A novel proprietary formulation, ViruSAL, has previously been demonstrated to inhibit diverse enveloped viral infections and . We evaluated the ability of ViruSAL to inhibit SARS-CoV-2 (severe acute respiratory syndrome coronavirus-2) infectivity using physiologically relevant models of the human bronchial epithelium, to model early infection of the upper respiratory tract. ViruSAL potently inhibited SARS-CoV-2 infection of human bronchial epithelial cells cultured as an air-liquid interface (ALI) model, in a concentration- and time-dependent manner. Viral infection was completely inhibited when ViruSAL was added to bronchial airway models prior to infection. Importantly, ViruSAL also inhibited viral infection when added to ALI models post-infection. No evidence of cellular toxicity was detected in ViruSAL-treated cells at concentrations that completely abrogated viral infectivity. Moreover, intranasal instillation of ViruSAL to a rat model did not result in any toxicity or pathological changes. Together these findings highlight the potential for ViruSAL as a novel and potent antiviral for use within clinical and prophylactic settings.

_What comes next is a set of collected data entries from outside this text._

From an optimization exercise on the open Yosys and OpenROAD flow, aimed at small area and a short achievable clock period; shortcuts taken in it are not production practice. Power figures rest on the tool's default switching activity, not on a simulated workload.

==> inputs of run a <==
// exec_mem_top
module exec_mem_top (
    input  logic                i_clock,
    input  logic                i_reset,
    input  cpu_pkg::inst_addr_t i_pc,
    input  logic [3:0]          i_alu_op,
    input  cpu_pkg::data_t      i_operand_a,
    input  cpu_pkg::data_t      i_operand_b,
    input  cpu_pkg::data_t      i_store_data,
    input  logic                i_mem_wr_enable,
    input  cpu_pkg::reg_addr_t  i_reg_wr_addr,
    input  logic                i_reg_wr_enable,
    input  logic [1:0]          i_wb_sel,
    input  logic                i_flush,
    output cpu_pkg::data_t      o_wb_data,
    output cpu_pkg::reg_addr_t  o_wb_reg_addr,
    output logic                o_wb_reg_wr_enable
);
==> flow/config.mk <==
export PLATFORM = sky130hd
export DESIGN_NAME = exec_mem_top
export DESIGN_NICKNAME = exec_mem_top
export VERILOG_FILES = /design/flow/design.v
export SDC_FILE = /design/flow/constraint.sdc
export NUM_CORES = 4
export LEC_CHECK = 0
export CAP_MARGIN = 20
export CORE_MARGIN = 2
export CORE_UTILIZATION = 40
export CTS_CLUSTER_DIAMETER = 80
export CTS_CLUSTER_SIZE = 26
export HOLD_SLACK_MARGIN = 0
export SETUP_SLACK_MARGIN = 2.0
export SLEW_MARGIN = 20
export SYNTH_HIERARCHICAL = 1
==> flow/constraint.sdc <==
create_clock -name core_clock -period 4.5 [get_ports {i_clock}]
set_input_delay 0.9000 -clock core_clock [delete_from_list [all_inputs] [get_ports {i_clock}]]
set_output_delay 0.9000 -clock core_clock [all_outputs]
set_load 0.01 [all_outputs]
standard.sh (not shown) runs the stock make flow with config.mk's settings and CLKGATE_MAP_FILE= SYNTH_SCRIPT=/design/flow/synth_recipe.tcl, a recipe that flattens the netlist after the stock synthesis.
==> flow/flow/run.sh <==
#!/bin/bash
set -euo pipefail
export BUFFER_PORTS_ARGS="-buffer_cell sky130_fd_sc_hd__buf_2"
bash standard.sh > standard.log 2>&1
==> run b (differences from run a) <==
--- a/flow/design.v
+++ b/flow/design.v
@@ -33,27 +33,24 @@
     parameter int unsigned SPLIT = 16        
 ) (
     input  logic [3:0]          i_alu_op,       
     input  cpu_pkg::data_t      i_operand_a,    
     input  cpu_pkg::data_t      i_operand_b,    
     input  cpu_pkg::inst_addr_t i_pc,
     input  logic [1:0]          i_wb_sel,
-    input  logic                i_store,        
     output cpu_pkg::data_t      o_result,       
     output logic                o_carry,        
     output logic                o_lt_from_sum,  
-    output logic [cpu_pkg::DMEM_DEPTH-1:0] o_word_select,   
-    output logic [cpu_pkg::DMEM_DEPTH-1:0] o_word_write     
+    output logic [cpu_pkg::DMEM_DEPTH-1:0] o_word_select    
 );
     logic [2:0]     op;                      
     logic           is_add;
     logic           is_sub;
     logic           is_slt;
     logic           link;
-    logic           no_store;
     logic [15:0]    add_lo;
     logic [15:0]    sub_lo;
     logic           add_carry;
     logic           sub_carry;
     logic [15:0]    add_hi;
     logic [15:0]    sub_hi;
     logic [SPLIT:0] pc_lo;
@@ -69,15 +66,14 @@
     logic [7:0]     low_n;                   
     logic [7:0]     high_n;                  
     assign op       = i_alu_op[3] ? 3'd0 : i_alu_op[2:0];
     assign is_add   = (op == 3'd0);
     assign is_sub   = (op == 3'd1);
     assign is_slt   = (op == 3'd7);
     assign link     = (i_wb_sel == cpu_pkg::WB_PC_PLUS4);
-    assign no_store = ~i_store;
     ks_add16_co u_add_lo (.i_a (i_operand_a[15:0]),  .i_b (i_operand_b[15:0]),  .o_sum (add_lo), .o_cout (add_carry));
     ks_add16    u_add_hi (.i_a (i_operand_a[31:16]), .i_b (i_operand_b[31:16]), .o_sum (add_hi));
     ks_sub16_co u_sub_lo (.i_a (i_operand_a[15:0]),  .i_b (i_operand_b[15:0]),  .o_sum (sub_lo), .o_cout (sub_carry));
     ks_sub16    u_sub_hi (.i_a (i_operand_a[31:16]), .i_b (i_operand_b[31:16]), .o_sum (sub_hi));
     assign pc_lo = {1'b0, i_pc[SPLIT-1:0]} + cpu_pkg::PC_STEP;
     assign signs_differ = i_operand_a[31] ^ i_operand_b[31];
     assign shift_left  = i_operand_a << i_operand_b[4:0];
@@ -138,15 +134,14 @@
             .b (k[1] ? index[4] : index_n[4]),
             .c (k[2] ? index[5] : index_n[5]),
             .y (high_n[k])
         );
     end
     for (genvar i = 0; i < cpu_pkg::DMEM_DEPTH; i++) begin : g_select
         gate_nor2 u_word (.a (low_n[i % 8]), .b (high_n[i / 8]), .y (o_word_select[i]));
-        gate_nor3 u_write (.a (low_n[i % 8]), .b (high_n[i / 8]), .c (no_store), .y (o_word_write[i]));
     end
     assign o_result      = link ? {i_pc[31:SPLIT], pc_lo[SPLIT-1:0]} : alu;
     assign o_carry       = link ? pc_lo[SPLIT] : ((pick_add & add_carry) | (pick_sub & sub_carry));
     assign o_lt_from_sum = !link && is_slt && !signs_differ;
 endmodule
 module ks_add16_co (
     input  logic [15:0] i_a,
@@ -987,40 +982,40 @@
     input  logic                i_clock,
     input  logic                i_reset,
     input  logic                i_flush,             
     input  cpu_pkg::data_t      i_result,
     input  logic                i_carry,
     input  logic                i_lt_from_sum,
     input  logic [cpu_pkg::DMEM_DEPTH-1:0] i_word_select,
-    input  logic [cpu_pkg::DMEM_DEPTH-1:0] i_word_write,
     input  cpu_pkg::data_t      i_store_data,
+    input  logic                i_mem_wr_enable,
     input  cpu_pkg::reg_addr_t  i_reg_wr_addr,
     input  logic                i_reg_wr_enable,
     input  logic [1:0]          i_wb_sel,
     output cpu_pkg::data_t      o_result,
     output logic                o_carry,
     output logic                o_lt_from_sum,
     output logic [cpu_pkg::DMEM_DEPTH-1:0] o_word_select,
-    output logic [cpu_pkg::DMEM_DEPTH-1:0] o_word_write,
     output cpu_pkg::data_t      o_store_data,
+    output logic                o_mem_wr_enable,
     output cpu_pkg::reg_addr_t  o_reg_wr_addr,
     output logic                o_reg_wr_enable,
     output logic                o_load,
     output logic                o_killed
 );
     always_ff @(posedge i_clock) begin
         o_result        <= i_result;
         o_carry         <= i_carry;
         o_lt_from_sum   <= i_lt_from_sum;
         o_word_select   <= i_word_select;
-        o_word_write    <= i_word_write;
         o_store_data    <= i_store_data;
         o_reg_wr_addr   <= i_reg_wr_addr;
         o_load          <= (i_wb_sel == cpu_pkg::WB_LOAD);
         o_reg_wr_enable <= i_reg_wr_enable & ~i_flush;
+        o_mem_wr_enable <= i_mem_wr_enable & ~i_flush & ~i_reset;
         o_killed        <= i_reset;
     end
 endmodule
 `default_nettype wire
 `timescale 1ns/100ps
 `default_nettype none
 module memory_stage #(
@@ -1030,15 +1025,15 @@
     input  logic                i_reset,
     input  logic                i_killed,             
     input  cpu_pkg::data_t      i_result,
     input  logic                i_carry,
     input  logic                i_lt_from_sum,
     input  logic [cpu_pkg::DMEM_DEPTH-1:0] i_word_select,    
     input  cpu_pkg::data_t      i_store_data,
-    input  logic [cpu_pkg::DMEM_DEPTH-1:0] i_word_write,     
+    input  logic                i_mem_wr_enable,
     input  cpu_pkg::reg_addr_t  i_reg_wr_addr,
     input  logic                i_reg_wr_enable,
     input  logic                i_load,
     output cpu_pkg::data_t      o_wb_data,
     output cpu_pkg::reg_addr_t  o_wb_reg_addr,
     output logic                o_wb_reg_wr_enable
 );
@@ -1076,15 +1071,15 @@
         gate_nand2 u_l2 (.a (level1[20]), .b (level1[21]), .y (level2[5]));
         gate_nor3 u_l3a (.a (level2[0]), .b (level2[1]), .c (level2[2]), .y (level3[0]));
         gate_nor3 u_l3b (.a (level2[3]), .b (level2[4]), .c (level2[5]), .y (level3[1]));
         gate_nand2 u_l4 (.a (level3[0]), .b (level3[1]), .y (load_data[b]));
     end
     always_ff @(posedge i_clock) begin
         for (int i = 0; i < cpu_pkg::DMEM_DEPTH; i++) begin
-            if (i_word_write[i]) begin
+            if (i_mem_wr_enable && i_word_select[i]) begin
                 dmem[i] <= i_store_data;
             end
         end
     end
     assign clear = i_reset | i_killed;
     assign load_pick   = i_load & ~clear;
     assign result_pick = result & {cpu_pkg::DATA_WIDTH{~i_load & ~clear}};
@@ -1217,72 +1212,69 @@
     output logic                o_wb_reg_wr_enable
 );
     localparam int unsigned SPLIT = 16;
     cpu_pkg::data_t      ex_result;
     logic                ex_carry;
     logic                ex_lt_from_sum;
     logic [cpu_pkg::DMEM_DEPTH-1:0] ex_word_select;
-    logic [cpu_pkg::DMEM_DEPTH-1:0] ex_word_write;
     cpu_pkg::data_t      mem_result;
     logic                mem_carry;
     logic                mem_lt_from_sum;
     logic [cpu_pkg::DMEM_DEPTH-1:0] mem_word_select;
-    logic [cpu_pkg::DMEM_DEPTH-1:0] mem_word_write;
     cpu_pkg::data_t      mem_store_data;
+    logic                mem_mem_wr_enable;
     cpu_pkg::reg_addr_t  mem_reg_wr_addr;
     logic                mem_reg_wr_enable;
     logic                mem_load;
     logic                mem_killed;
     execute_stage #(.SPLIT(SPLIT)) u_execute_stage (
         .i_alu_op      (i_alu_op),
         .i_operand_a   (i_operand_a),
         .i_operand_b   (i_operand_b),
         .i_pc          (i_pc),
         .i_wb_sel      (i_wb_sel),
-        .i_store       (i_mem_wr_enable & ~i_flush & ~i_reset),
         .o_result      (ex_result),
         .o_carry       (ex_carry),
         .o_lt_from_sum (ex_lt_from_sum),
-        .o_word_select (ex_word_select),
-        .o_word_write  (ex_word_write)
+        .o_word_select (ex_word_select)
     );
     ex_mem_register u_ex_mem_register (
         .i_clock         (i_clock),
         .i_reset         (i_reset),
         .i_flush         (i_flush),
         .i_result        (ex_result),
         .i_carry         (ex_carry),
         .i_lt_from_sum   (ex_lt_from_sum),
         .i_word_select   (ex_word_select),
-        .i_word_write    (ex_word_write),
         .i_store_data    (i_store_data),
+        .i_mem_wr_enable (i_mem_wr_enable),
         .i_reg_wr_addr   (i_reg_wr_addr),
         .i_reg_wr_enable (i_reg_wr_enable),
         .i_wb_sel        (i_wb_sel),
         .o_result        (mem_result),
         .o_carry         (mem_carry),
         .o_lt_from_sum   (mem_lt_from_sum),
         .o_word_select   (mem_word_select),
-        .o_word_write    (mem_word_write),
         .o_store_data    (mem_store_data),
+        .o_mem_wr_enable (mem_mem_wr_enable),
         .o_reg_wr_addr   (mem_reg_wr_addr),
         .o_reg_wr_enable (mem_reg_wr_enable),
         .o_load          (mem_load),
         .o_killed        (mem_killed)
     );
     memory_stage #(.SPLIT(SPLIT)) u_memory_stage (
         .i_clock            (i_clock),
         .i_reset            (i_reset),
         .i_killed           (mem_killed),
         .i_result           (mem_result),
         .i_carry            (mem_carry),
         .i_lt_from_sum      (mem_lt_from_sum),
         .i_word_select      (mem_word_select),
         .i_store_data       (mem_store_data),
-        .i_word_write       (mem_word_write),
+        .i_mem_wr_enable    (mem_mem_wr_enable),
         .i_reg_wr_addr      (mem_reg_wr_addr),
         .i_reg_wr_enable    (mem_reg_wr_enable),
         .i_load             (mem_load),
         .o_wb_data          (o_wb_data),
         .o_wb_reg_addr      (o_wb_reg_addr),
         .o_wb_reg_wr_enable (o_wb_reg_wr_enable)
     );
- PLACE_DENSITY: default -> 0.75
==> run summary <==
metric                                                   run b                    run a
Run status                             complete, no violations  complete, no violations
GR Layer Usage met1                                     31.10%                   35.18%
Instance area at placement                        90,710 sq um             92,480 sq um
Synthesis-to-layout area growth                         14.10%                   15.78%
Die Footprint                                    215,100 sq um            219,100 sq um
Internal power contribution                           28.94 mW                 30.31 mW
Initial DRT Pass Iterations                                 10                        9
Hold wc startpoint                            i_store_data[16]         i_store_data[11]
Shortest period the worst path allows                  2755 ps                  2800 ps
Ratio of total power to cell area                404.7 nW/um^2            415.0 nW/um^2
Overall power consumption                             39.06 mW                 41.39 mW
Clock net power                                        11.1 mW                  12.3 mW
Sw frac                                                 25.89%                   26.76%
RePlAce Congestion                                       1.006                   0.9680
Flip-flop and latch area                          65,190 sq um             66,510 sq um
No functional check of the RTL was part of any run of this note.

afterwards: timing with drivers on the ports:
No port has a modelled driver above. Below, the same layouts with a new extraction and two added sets of constraints.
Step 1: set_driving_cell puts a clkbuf_16 on i_clock and a buf_2 on each other input, an assumption about the parent block.
Step 2, shift: input delay + t, output delay - t, t = (earliest + latest rising clock arrival at the registers) / 2. This alone moves slack from input paths to output paths.
Three values: ideal ports, drivers, drivers and shift; two values: the first two.
run	shift t [ns]	setup WS [ns]	worst setup path after step 2	worst data-port slew with drivers (ns)	cell pins on the clock port's net
run a	0.893	1.700 / 1.456 / 0.563	input to register	0.36	1
run b	0.847	1.745 / 1.651 / 0.803	input to register	0.18	1
After both steps every run listed still meets setup and hold. The setup slack of run a, which loses most, moves by -0.244 ns with the drivers and by -1.137 ns with both steps.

一种新型专利配方 ViruSAL 此前已被证明能够抑制多种包膜病毒感染。我们评估了 ViruSAL 抑制 SARS-CoV-2(严重急性呼吸综合征冠状病毒-2)感染的能力,使用人类支气管上皮细胞的生理相关模型,模拟上呼吸道的早期感染。ViruSAL 以浓度和时间依赖的方式强烈抑制培养的作为气液界面 (ALI) 模型的人支气管上皮细胞中的 SARS-CoV-2 感染。在感染前将 ViruSAL 添加到支气管气道模型中时,病毒感染完全被抑制。重要的是,当将 ViruSAL 添加到感染后的 ALI 模型中时,也抑制了病毒感染。在完全消除病毒感染性的浓度下,ViruSAL 处理的细胞中未检测到细胞毒性的证据。此外,鼻内滴注 ViruSAL 到大鼠模型中不会导致任何毒性或病理变化。这些发现共同强调了 ViruSAL 作为一种新型强效抗病毒药物在临床和预防环境中的应用潜力。